In the late hours of Sunday, 1 October 1916, one of the present authors was aroused from his youthful slumbers, inserted into a dressing-gown, and brought downstairs for greater safety. The Zepps were over again, and a six year old could happily look forward to the pleasures of cherry cake and a glass of milk in the middle of the night.

On this occasion there was soon greater excitement. To the banging of the north London guns was added the news, brought in by a neighbour, that the searchlights were ‘holding’ one of the raiders. A rush into the street followed. The night was starlit between the clouds, and away to the north a Zeppelin was indeed clearly visible, trapped in a cone of light. Suddenly there was a burst of flame, which swiftly spread along the entire length of the huge machine. ‘Blazing from end to end like an enormous cigar,’1 the Zeppelin canted over and sank nose-down towards the earth. Sounds of cheering came over the air. Then a final flash, sudden darkness and an afterglow in the sky.

The next day a visitor to the wreckage, luckier than the thousands who crammed the trains to Potters Bar but were denied a close view, observed two large heaps of twisted metal widely separated in a field, a pile of charred corpses, and indentations in the ground made by one of the crew who had presumably jumped to avoid incineration: ‘a round hole for the head, then a deep impression of the trunk, then the widely separated legs – a most uncanny sight’.2

The destruction of L31 by the bullets of Second Lieutenant W. J. Tempest flying a BE2C was the fourth combat-loss to be inflicted on the German airship services within a month. After a year and a half in which the Zeppelins had made thirty-seven raids without a single loss over British soil, they had suddenly become prey to the defences.
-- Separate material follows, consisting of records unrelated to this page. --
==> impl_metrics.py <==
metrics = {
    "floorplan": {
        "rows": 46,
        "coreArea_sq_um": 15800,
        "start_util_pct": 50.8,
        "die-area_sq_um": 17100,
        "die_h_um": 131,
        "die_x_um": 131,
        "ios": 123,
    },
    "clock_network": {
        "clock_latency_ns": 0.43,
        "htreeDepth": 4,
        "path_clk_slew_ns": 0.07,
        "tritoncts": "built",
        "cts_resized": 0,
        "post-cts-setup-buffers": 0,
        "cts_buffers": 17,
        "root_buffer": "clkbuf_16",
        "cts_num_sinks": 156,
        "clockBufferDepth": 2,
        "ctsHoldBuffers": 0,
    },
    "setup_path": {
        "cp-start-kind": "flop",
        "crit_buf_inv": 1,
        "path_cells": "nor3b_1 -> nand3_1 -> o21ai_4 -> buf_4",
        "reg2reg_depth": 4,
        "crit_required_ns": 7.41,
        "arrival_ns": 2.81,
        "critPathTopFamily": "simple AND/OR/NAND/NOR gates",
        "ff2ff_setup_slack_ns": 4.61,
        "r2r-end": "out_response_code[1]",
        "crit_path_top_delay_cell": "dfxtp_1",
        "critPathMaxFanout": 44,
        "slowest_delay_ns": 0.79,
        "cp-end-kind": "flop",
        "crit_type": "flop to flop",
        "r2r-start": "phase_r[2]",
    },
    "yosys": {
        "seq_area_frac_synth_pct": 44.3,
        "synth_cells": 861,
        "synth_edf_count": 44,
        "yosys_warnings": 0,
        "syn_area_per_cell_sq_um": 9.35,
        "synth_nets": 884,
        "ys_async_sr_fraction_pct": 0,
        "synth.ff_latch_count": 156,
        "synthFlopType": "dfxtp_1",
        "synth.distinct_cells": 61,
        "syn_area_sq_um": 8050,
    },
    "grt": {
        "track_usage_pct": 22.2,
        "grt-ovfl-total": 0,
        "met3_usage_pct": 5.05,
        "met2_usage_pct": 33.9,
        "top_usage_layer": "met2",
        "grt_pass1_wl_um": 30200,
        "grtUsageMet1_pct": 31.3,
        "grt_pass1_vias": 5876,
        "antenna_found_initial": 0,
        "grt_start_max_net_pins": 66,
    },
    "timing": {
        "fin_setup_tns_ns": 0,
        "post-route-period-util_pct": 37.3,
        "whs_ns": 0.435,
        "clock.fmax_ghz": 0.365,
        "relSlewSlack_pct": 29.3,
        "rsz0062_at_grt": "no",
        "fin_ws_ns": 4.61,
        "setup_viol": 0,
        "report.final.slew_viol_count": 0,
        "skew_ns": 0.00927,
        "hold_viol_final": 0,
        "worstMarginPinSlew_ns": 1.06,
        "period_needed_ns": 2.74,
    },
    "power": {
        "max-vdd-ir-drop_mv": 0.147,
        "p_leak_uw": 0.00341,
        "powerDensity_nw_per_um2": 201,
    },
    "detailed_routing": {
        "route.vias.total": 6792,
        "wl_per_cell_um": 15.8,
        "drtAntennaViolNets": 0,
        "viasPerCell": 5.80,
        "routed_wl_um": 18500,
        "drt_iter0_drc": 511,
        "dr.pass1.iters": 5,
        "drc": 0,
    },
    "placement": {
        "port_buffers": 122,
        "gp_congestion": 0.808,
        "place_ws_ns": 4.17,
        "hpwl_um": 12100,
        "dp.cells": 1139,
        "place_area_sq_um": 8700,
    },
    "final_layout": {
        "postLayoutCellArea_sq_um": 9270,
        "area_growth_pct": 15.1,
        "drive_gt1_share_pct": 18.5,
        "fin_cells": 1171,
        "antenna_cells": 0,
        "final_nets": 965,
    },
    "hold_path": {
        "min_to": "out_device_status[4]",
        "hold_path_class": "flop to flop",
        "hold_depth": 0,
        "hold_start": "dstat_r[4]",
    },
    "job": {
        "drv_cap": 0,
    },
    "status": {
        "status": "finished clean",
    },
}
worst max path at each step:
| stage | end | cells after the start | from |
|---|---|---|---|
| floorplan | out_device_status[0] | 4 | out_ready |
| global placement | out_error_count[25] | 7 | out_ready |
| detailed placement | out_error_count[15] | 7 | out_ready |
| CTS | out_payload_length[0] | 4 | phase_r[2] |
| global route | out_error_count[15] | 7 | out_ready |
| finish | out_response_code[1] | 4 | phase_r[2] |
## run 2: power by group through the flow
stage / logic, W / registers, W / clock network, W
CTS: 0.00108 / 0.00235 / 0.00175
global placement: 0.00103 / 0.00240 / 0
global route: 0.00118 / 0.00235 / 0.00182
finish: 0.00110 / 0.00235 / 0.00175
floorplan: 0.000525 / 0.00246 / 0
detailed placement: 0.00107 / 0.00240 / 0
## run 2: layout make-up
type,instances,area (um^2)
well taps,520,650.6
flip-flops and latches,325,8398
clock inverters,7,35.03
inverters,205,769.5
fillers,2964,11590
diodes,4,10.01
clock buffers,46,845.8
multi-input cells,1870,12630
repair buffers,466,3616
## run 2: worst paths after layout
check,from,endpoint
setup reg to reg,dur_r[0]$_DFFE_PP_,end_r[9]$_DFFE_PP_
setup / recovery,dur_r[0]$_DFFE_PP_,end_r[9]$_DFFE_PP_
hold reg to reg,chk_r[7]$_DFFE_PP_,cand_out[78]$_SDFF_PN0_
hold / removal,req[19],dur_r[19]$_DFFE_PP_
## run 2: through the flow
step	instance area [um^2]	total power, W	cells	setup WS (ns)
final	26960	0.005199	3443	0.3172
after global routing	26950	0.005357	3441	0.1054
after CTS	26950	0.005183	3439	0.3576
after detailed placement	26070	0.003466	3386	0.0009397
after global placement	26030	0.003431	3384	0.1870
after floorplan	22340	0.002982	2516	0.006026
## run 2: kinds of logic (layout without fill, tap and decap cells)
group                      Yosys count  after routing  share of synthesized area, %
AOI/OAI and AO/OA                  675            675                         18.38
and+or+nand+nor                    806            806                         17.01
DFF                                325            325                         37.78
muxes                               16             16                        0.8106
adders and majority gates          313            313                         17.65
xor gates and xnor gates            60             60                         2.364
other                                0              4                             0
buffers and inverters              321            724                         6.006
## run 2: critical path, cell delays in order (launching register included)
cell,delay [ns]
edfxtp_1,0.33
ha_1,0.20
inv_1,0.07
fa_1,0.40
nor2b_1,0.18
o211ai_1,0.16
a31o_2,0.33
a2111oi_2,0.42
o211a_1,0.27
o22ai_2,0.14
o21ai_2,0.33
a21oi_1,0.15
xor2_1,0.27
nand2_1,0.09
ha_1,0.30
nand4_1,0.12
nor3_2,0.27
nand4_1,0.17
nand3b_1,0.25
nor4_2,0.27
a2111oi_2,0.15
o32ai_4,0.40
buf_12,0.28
The shooting down of two more on 27 November 1916, and the dwindling of further Zeppelin effort into a mere dozen raids during the rest of the war, only confirmed that the first assault on Britain from the skies had been decisively defeated.

‘When did the Battle of Britain really begin? A not unreasonable answer is that the Battle of Britain began when the Wright brothers flew.’ So wrote the American historian Alfred Gollin, who went on to show that of all the governments to express an interest in the Wright brothers’ achievement, Britain’s was the first.3

History is indeed a continuum, and there is a chain of progression between the innocent half-minute hops in the sandhills of North Carolina in 1903 and the deadly encounters at 350 mph 18,000 feet above the chequered counties of southern England thirty-seven years later. Of the many links in this chain, few are more important than the experiences of 1914–18, a glance at which will show how victory in 1940 stemmed at least in part from developments more than twenty years earlier.

The threat to Britain from an enemy in the skies was appreciated from the earliest days of flying. The story is well known of how the newspaper magnate Lord Northcliffe was angered to read in his Daily Mail only a brief factual report of Alberto Santos Dumont’s pioneer aeroplane flight in Europe in 1906 – a mere 722 feet. The news, Northcliffe told the offending editor, was ‘not that Santos Dumont flies 722 feet, but that England is no longer an island. It means the aerial chariots of a foe descending on British soil if war comes.’4 The lesson became clearer still when Louis Blériot flew the Channel in 1909 and the German Army and Navy began to interest themselves in the dirigible balloons or airships invented by Count Ferdinand von Zeppelin.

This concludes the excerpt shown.